Copy out each line of the data below in which the string "while" appears.

Dataset entries:
==============================
<file path="src/hw/uart_pkg.sv">
// ============================
// serial side definitions
// frames are 8N1, lsb first, line idles high
// bit timing is a module parameter, not set here
// ============================

package uart_pkg;

    // one data byte on the line
    typedef logic [7:0] byte_t;

    // data bits per frame
    localparam int DATA_BITS = 8;

    // line levels of the framing bits
    localparam logic START_BIT = 1'b0;
    localparam logic STOP_BIT = 1'b1;

endpackage

</file>
<file path="src/hw/calc_pkg.sv">
// ============================
// calculator definitions
// command: ddd-ddd-ooo plus newline, 12 bytes
// reply: a, b, op code, result hi, result lo, newline
// operands wrap modulo 256
// ============================

package calc_pkg;

    typedef logic [7:0] operand_t;
    typedef logic [15:0] result_t;

    // codes are sent back as the third reply byte
    typedef enum logic [2:0] {
        OP_NONE = 3'd0,
        OP_ADD  = 3'd1,
        OP_SUB  = 3'd2,
        OP_MUL  = 3'd3,
        OP_DIV  = 3'd4
    } op_e;

    localparam int CMD_LEN = 12;
    localparam int REPLY_LEN = 6;

    // ascii of the command format
    localparam logic [7:0] ASCII_DASH = 8'h2d;
    localparam logic [7:0] ASCII_NL = 8'h0a;
    localparam logic [7:0] ASCII_ZERO = 8'h30;

    // operation words, first letter in the top byte
    localparam logic [23:0] WORD_ADD = "add";
    localparam logic [23:0] WORD_SUB = "sub";
    localparam logic [23:0] WORD_MUL = "mul";
    localparam logic [23:0] WORD_DIV = "div";

endpackage

</file>
<file path="src/hw/uart_rx.sv">
// ============================
// uart receiver, 8N1
// clks_per_bit must be 4 or more
// byte_valid pulses one cycle, byte_data holds until next frame
// frames with a low stop bit are dropped
// ============================
`timescale 1ns/1ps

module uart_rx #(
    parameter int clks_per_bit = 16
) (
    input  logic            clk,
    input  logic            reset,
    input  logic            rx,
    output logic            byte_valid,
    output uart_pkg::byte_t byte_data
);

    localparam int CNT_W = $clog2(clks_per_bit);
    localparam int BIT_W = $clog2(uart_pkg::DATA_BITS);

    typedef logic [CNT_W-1:0] cnt_t;
    typedef logic [BIT_W-1:0] bit_idx_t;
    typedef enum logic [1:0] {S_IDLE, S_START, S_DATA, S_STOP} state_e;

    state_e          state_q;
    cnt_t            cnt_q;
    bit_idx_t        bit_q;
    logic            rx_meta;
    logic            rx_sync;
    logic            valid_q;
    uart_pkg::byte_t shift_q;
    logic            bit_end;

    // full bit time elapsed
    assign bit_end = (cnt_q == cnt_t'(clks_per_bit - 1));

    // two flop synchronizer, idles high
    always_ff @(posedge clk) begin
        if (reset) begin
            rx_meta <= 1'b1;
            rx_sync <= 1'b1;
        end else begin
            rx_meta <= rx;
            rx_sync <= rx_meta;
        end
    end

    always_ff @(posedge clk) begin
        if (reset) begin
            state_q <= S_IDLE;
            cnt_q   <= '0;
            bit_q   <= '0;
            valid_q <= 1'b0;
        end else begin
            valid_q <= 1'b0;
            case (state_q)
                S_IDLE: begin
                    cnt_q <= '0;
                    if (rx_sync == uart_pkg::START_BIT) begin
                        state_q <= S_START;
                    end
                end
                S_START: begin
                    // confirm start at half a bit, glitches go back to idle
                    if (cnt_q == cnt_t'(clks_per_bit / 2 - 1)) begin
                        cnt_q   <= '0;
                        bit_q   <= '0;
                        state_q <= (rx_sync == uart_pkg::START_BIT) ? S_DATA : S_IDLE;
                    end else begin
                        cnt_q <= cnt_q + 1'b1;
                    end
                end
                S_DATA: begin
                    if (bit_end) begin
                        cnt_q <= '0;
                        if (bit_q == bit_idx_t'(uart_pkg::DATA_BITS - 1)) begin
                            state_q <= S_STOP;
                        end else begin
                            bit_q <= bit_q + 1'b1;
                        end
                    end else begin
                        cnt_q <= cnt_q + 1'b1;
                    end
                end
                S_STOP: begin
                    if (bit_end) begin
                        valid_q <= (rx_sync == uart_pkg::STOP_BIT);
                        state_q <= S_IDLE;
                    end else begin
                        cnt_q <= cnt_q + 1'b1;
                    end
                end
                default: state_q <= S_IDLE;
            endcase
        end
    end

    // lsb first, shift in from the top
    always_ff @(posedge clk) begin
        if (state_q == S_DATA && bit_end) begin
            shift_q <= {rx_sync, shift_q[uart_pkg::DATA_BITS-1:1]};
        end
    end

    assign byte_valid = valid_q;
    assign byte_data  = shift_q;

endmodule

</file>
<file path="src/hw/uart_tx.sv">
// ============================
// uart transmitter, 8N1
// tx_start is ignored while a frame is in flight
// tx_done pulses in the last cycle of the stop bit
// ============================
`timescale 1ns/1ps

module uart_tx #(
    parameter int clks_per_bit = 16
) (
    input  logic            clk,
    input  logic            reset,
    input  logic            tx_start,
    input  uart_pkg::byte_t tx_byte,
    output logic            tx_done,
    output logic            tx
);

    localparam int CNT_W = $clog2(clks_per_bit);
    localparam int BIT_W = $clog2(uart_pkg::DATA_BITS);

    typedef logic [CNT_W-1:0] cnt_t;
    typedef logic [BIT_W-1:0] bit_idx_t;
    typedef enum logic [1:0] {S_IDLE, S_START, S_DATA, S_STOP} state_e;

    state_e          state_q;
    cnt_t            cnt_q;
    bit_idx_t        bit_q;
    logic            tx_q;
    uart_pkg::byte_t shift_q;
    logic            bit_end;

    assign bit_end = (cnt_q == cnt_t'(clks_per_bit - 1));

    always_ff @(posedge clk) begin
        if (reset) begin
            state_q <= S_IDLE;
            cnt_q   <= '0;
            bit_q   <= '0;
            tx_q    <= uart_pkg::STOP_BIT;
        end else begin
            // bit timer runs in every state but idle
            cnt_q <= (state_q == S_IDLE || bit_end) ? '0 : cnt_q + 1'b1;
            case (state_q)
                S_IDLE: begin
                    if (tx_start) begin
                        tx_q    <= uart_pkg::START_BIT;
                        state_q <= S_START;
                    end
                end
                S_START: begin
                    if (bit_end) begin
                        tx_q    <= shift_q[0];
                        bit_q   <= '0;
                        state_q <= S_DATA;
                    end
                end
                S_DATA: begin
                    if (bit_end) begin
                        if (bit_q == bit_idx_t'(uart_pkg::DATA_BITS - 1)) begin
                            tx_q    <= uart_pkg::STOP_BIT;
                            state_q <= S_STOP;
                        end else begin
                            // shift_q moves on this same edge
                            tx_q  <= shift_q[1];
                            bit_q <= bit_q + 1'b1;
                        end
                    end
                end
                S_STOP: begin
                    if (bit_end) begin
                        state_q <= S_IDLE;
                    end
                end
                default: state_q <= S_IDLE;
            endcase
        end
    end

    always_ff @(posedge clk) begin
        if (state_q == S_IDLE && tx_start) begin
            shift_q <= tx_byte;
        end else if (state_q == S_DATA && bit_end) begin
            shift_q <= shift_q >> 1;
        end
    end

    assign tx_done = (state_q == S_STOP) && bit_end;
    assign tx      = tx_q;

endmodule

</file>
<file path="src/hw/calc_decode.sv">
// ============================
// command line parser
// format ddd-ddd-ooo then newline, checked per byte
// any newline restarts the line, bad lines are dropped
// bytes are discarded while a command is pending
// ============================
`timescale 1ns/1ps

module calc_decode (
    input  logic               clk,
    input  logic               reset,
    input  logic               byte_valid,
    input  uart_pkg::byte_t    byte_data,
    output logic               cmd_req,
    input  logic               cmd_ack,
    output calc_pkg::operand_t operand_a,
    output calc_pkg::operand_t operand_b,
    output calc_pkg::op_e      op
);

    localparam int IDX_W = $clog2(calc_pkg::CMD_LEN);

    typedef logic [IDX_W-1:0] idx_t;
    typedef enum logic [1:0] {D_IDLE, D_REQ, D_RELEASE} state_e;

    state_e             state_q;
    idx_t               idx_q;
    logic               err_q;
    calc_pkg::operand_t num_a_q;
    calc_pkg::operand_t num_b_q;
    logic [23:0]        word_q;
    calc_pkg::operand_t digit;
    logic               is_digit;
    logic               is_nl;
    logic               pos_ok;
    logic               last_pos;

    assign digit    = byte_data - calc_pkg::ASCII_ZERO;
    assign is_digit = (byte_data >= calc_pkg::ASCII_ZERO) &&
                      (byte_data <= calc_pkg::ASCII_ZERO + 8'd9);
    assign is_nl    = (byte_data == calc_pkg::ASCII_NL);
    assign last_pos = (idx_q == idx_t'(calc_pkg::CMD_LEN - 1));

    // expected byte class per position, newline handled apart
    always_comb begin
        case (idx_q)
            3, 7:     pos_ok = (byte_data == calc_pkg::ASCII_DASH);
            8, 9, 10: pos_ok = 1'b1;
            11:       pos_ok = 1'b0;
            default:  pos_ok = is_digit;
        endcase
    end

    always_ff @(posedge clk) begin
        if (reset) begin
            state_q <= D_IDLE;
            idx_q   <= '0;
            err_q   <= 1'b0;
        end else begin
            case (state_q)
                D_IDLE: begin
                    if (byte_valid && is_nl) begin
                        idx_q <= '0;
                        err_q <= 1'b0;
                        if (last_pos && !err_q) begin
                            state_q <= D_REQ;
                        end
                    end else if (byte_valid) begin
                        if (!pos_ok) begin
                            err_q <= 1'b1;
                        end
                        // overlong lines park on the last slot
                        if (!last_pos) begin
                            idx_q <= idx_q + 1'b1;
                        end
                    end
                end
                D_REQ: begin
                    if (cmd_ack) begin
                        state_q <= D_RELEASE;
                    end
                end
                D_RELEASE: begin
                    if (!cmd_ack) begin
                        state_q <= D_IDLE;
                    end
                end
                default: state_q <= D_IDLE;
            endcase
        end
    end

    // number accumulation wraps modulo 256
    always_ff @(posedge clk) begin
        if (state_q == D_IDLE && byte_valid) begin
            case (idx_q)
                0:        num_a_q <= digit;
                1, 2:     num_a_q <= num_a_q * 8'd10 + digit;
                4:        num_b_q <= digit;
                5, 6:     num_b_q <= num_b_q * 8'd10 + digit;
                8, 9, 10: word_q <= {word_q[15:0], byte_data};
                default:  word_q <= word_q;
            endcase
        end
    end

    always_comb begin
        case (word_q)
            calc_pkg::WORD_ADD: op = calc_pkg::OP_ADD;
            calc_pkg::WORD_SUB: op = calc_pkg::OP_SUB;
            calc_pkg::WORD_MUL: op = calc_pkg::OP_MUL;
            calc_pkg::WORD_DIV: op = calc_pkg::OP_DIV;
            default:            op = calc_pkg::OP_NONE;
        endcase
    end

    assign cmd_req   = (state_q == D_REQ);
    assign operand_a = num_a_q;
    assign operand_b = num_b_q;

endmodule

</file>
<file path="src/hw/calc_execute.sv">
// ============================
// four operation ALU
// add, sub, mul in one cycle, div takes 8 steps
// sub wraps mod 65536, div by zero gives 16'hffff
// new commands wait until the result side releases
// ============================
`timescale 1ns/1ps

module calc_execute (
    input  logic               clk,
    input  logic               reset,
    input  logic               cmd_req,
    output logic               cmd_ack,
    input  calc_pkg::operand_t operand_a,
    input  calc_pkg::operand_t operand_b,
    input  calc_pkg::op_e      op,
    output logic               res_req,
    input  logic               res_ack,
    output calc_pkg::operand_t res_a,
    output calc_pkg::operand_t res_b,
    output calc_pkg::op_e      res_op,
    output calc_pkg::result_t  res_value
);

    localparam int OP_W = $bits(calc_pkg::operand_t);

    typedef logic [$clog2(OP_W)-1:0] step_t;
    typedef enum logic [1:0] {E_IDLE, E_DIVIDE, E_REPORT, E_WAIT_REL} state_e;

    state_e             state_q;
    logic               ack_q;
    step_t              step_q;
    calc_pkg::operand_t rem_q;
    logic [OP_W:0]      shifted;
    logic               take;
    logic               accept;

    assign accept = (state_q == E_IDLE) && cmd_req && !ack_q;

    // restoring step, dividend shifts out of the low result byte
    assign shifted = {rem_q, res_value[OP_W-1]};
    assign take    = (shifted >= {1'b0, res_b});

    always_ff @(posedge clk) begin
        if (reset) begin
            state_q <= E_IDLE;
            ack_q   <= 1'b0;
            step_q  <= '0;
        end else begin
            if (accept) begin
                ack_q <= 1'b1;
            end else if (!cmd_req) begin
                ack_q <= 1'b0;
            end
            case (state_q)
                E_IDLE: begin
                    step_q <= '0;
                    if (accept) begin
                        state_q <= (op == calc_pkg::OP_DIV && operand_b != '0) ?
                                   E_DIVIDE : E_REPORT;
                    end
                end
                E_DIVIDE: begin
                    step_q <= step_q + 1'b1;
                    if (step_q == step_t'(OP_W - 1)) begin
                        state_q <= E_REPORT;
                    end
                end
                E_REPORT: begin
                    if (res_ack) begin
                        state_q <= E_WAIT_REL;
                    end
                end
                E_WAIT_REL: begin
                    if (!res_ack) begin
                        state_q <= E_IDLE;
                    end
                end
                default: state_q <= E_IDLE;
            endcase
        end
    end

    always_ff @(posedge clk) begin
        if (accept) begin
            res_a  <= operand_a;
            res_b  <= operand_b;
            res_op <= op;
            rem_q  <= '0;
            case (op)
                calc_pkg::OP_ADD: res_value <= operand_a + operand_b;
                calc_pkg::OP_SUB: res_value <= operand_a - operand_b;
                calc_pkg::OP_MUL: res_value <= operand_a * operand_b;
                calc_pkg::OP_DIV: res_value <= (operand_b == '0) ? 16'hffff : {8'h00, operand_a};
                default:          res_value <= '0;
            endcase
        end else if (state_q == E_DIVIDE) begin
            res_value[OP_W-1:0] <= {res_value[OP_W-2:0], take};
            rem_q <= take ? calc_pkg::operand_t'(shifted - {1'b0, res_b}) : shifted[OP_W-1:0];
        end
    end

    assign cmd_ack = ack_q;
    assign res_req = (state_q == E_REPORT);

endmodule

</file>
<file path="src/hw/calc_result.sv">
// ============================
// reply buffer and sender
// six bytes back to back, newline last
// acks a result only when the line is free
// ============================
`timescale 1ns/1ps

module calc_result (
    input  logic               clk,
    input  logic               reset,
    input  logic               res_req,
    output logic               res_ack,
    input  calc_pkg::operand_t res_a,
    input  calc_pkg::operand_t res_b,
    input  calc_pkg::op_e      res_op,
    input  calc_pkg::result_t  res_value,
    output logic               tx_start,
    output uart_pkg::byte_t    tx_byte,
    input  logic               tx_done
);

    typedef logic [$clog2(calc_pkg::REPLY_LEN)-1:0] idx_t;
    typedef enum logic [1:0] {R_IDLE, R_LOAD, R_SEND} state_e;

    state_e          state_q;
    idx_t            idx_q;
    logic            ack_q;
    logic            start_q;
    logic            take;
    uart_pkg::byte_t reply_q [calc_pkg::REPLY_LEN];

    assign take = (state_q == R_IDLE) && res_req && !ack_q;

    always_ff @(posedge clk) begin
        if (reset) begin
            state_q <= R_IDLE;
            idx_q   <= '0;
            ack_q   <= 1'b0;
            start_q <= 1'b0;
        end else begin
            start_q <= 1'b0;
            if (take) begin
                ack_q <= 1'b1;
            end else if (!res_req) begin
                ack_q <= 1'b0;
            end
            case (state_q)
                R_IDLE: begin
                    if (take) begin
                        idx_q   <= '0;
                        state_q <= R_LOAD;
                    end
                end
                R_LOAD: begin
                    // first byte goes out the cycle after the ack
                    start_q <= 1'b1;
                    state_q <= R_SEND;
                end
                R_SEND: begin
                    if (tx_done) begin
                        if (idx_q == idx_t'(calc_pkg::REPLY_LEN - 1)) begin
                            state_q <= R_IDLE;
                        end else begin
                            idx_q   <= idx_q + 1'b1;
                            start_q <= 1'b1;
                        end
                    end
                end
                default: state_q <= R_IDLE;
            endcase
        end
    end

    always_ff @(posedge clk) begin
        if (take) begin
            reply_q[0] <= res_a;
            reply_q[1] <= res_b;
            reply_q[2] <= uart_pkg::byte_t'(res_op);
            reply_q[3] <= res_value[15:8];
            reply_q[4] <= res_value[7:0];
            reply_q[5] <= calc_pkg::ASCII_NL;
        end
    end

    assign res_ack  = ack_q;
    assign tx_start = start_q;
    assign tx_byte  = reply_q[idx_q];

endmodule

</file>
<file path="src/hw/uart_calc_top.sv">
// ============================
// uart calculator top
// rx and tx idle high, 8N1
// clks_per_bit sets the baud rate, 4 or more
// ============================
`timescale 1ns/1ps

module uart_calc_top #(
    parameter int clks_per_bit = 16
) (
    input  logic clk,
    input  logic reset,
    input  logic rx,
    output logic tx
);

    logic               byte_valid;
    uart_pkg::byte_t    byte_data;
    logic               cmd_req;
    logic               cmd_ack;
    calc_pkg::operand_t operand_a;
    calc_pkg::operand_t operand_b;
    calc_pkg::op_e      op;
    logic               res_req;
    logic               res_ack;
    calc_pkg::operand_t res_a;
    calc_pkg::operand_t res_b;
    calc_pkg::op_e      res_op;
    calc_pkg::result_t  res_value;
    logic               tx_start;
    uart_pkg::byte_t    tx_byte;
    logic               tx_done;

    uart_rx #(
        .clks_per_bit(clks_per_bit)
    ) i_uart_rx (
        .clk        (clk),
        .reset      (reset),
        .rx         (rx),
        .byte_valid (byte_valid),
        .byte_data  (byte_data)
    );

    calc_decode i_calc_decode (
        .clk        (clk),
        .reset      (reset),
        .byte_valid (byte_valid),
        .byte_data  (byte_data),
        .cmd_req    (cmd_req),
        .cmd_ack    (cmd_ack),
        .operand_a  (operand_a),
        .operand_b  (operand_b),
        .op         (op)
    );

    calc_execute i_calc_execute (
        .clk        (clk),
        .reset      (reset),
        .cmd_req    (cmd_req),
        .cmd_ack    (cmd_ack),
        .operand_a  (operand_a),
        .operand_b  (operand_b),
        .op         (op),
        .res_req    (res_req),
        .res_ack    (res_ack),
        .res_a      (res_a),
        .res_b      (res_b),
        .res_op     (res_op),
        .res_value  (res_value)
    );

    calc_result i_calc_result (
        .clk        (clk),
        .reset      (reset),
        .res_req    (res_req),
        .res_ack    (res_ack),
        .res_a      (res_a),
        .res_b      (res_b),
        .res_op     (res_op),
        .res_value  (res_value),
        .tx_start   (tx_start),
        .tx_byte    (tx_byte),
        .tx_done    (tx_done)
    );

    uart_tx #(
        .clks_per_bit(clks_per_bit)
    ) i_uart_tx (
        .clk        (clk),
        .reset      (reset),
        .tx_start   (tx_start),
        .tx_byte    (tx_byte),
        .tx_done    (tx_done),
        .tx         (tx)
    );

endmodule

</file>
==============================
> TASK SOLUTION
// tx_start is ignored while a frame is in flight
// bytes are discarded while a command is pending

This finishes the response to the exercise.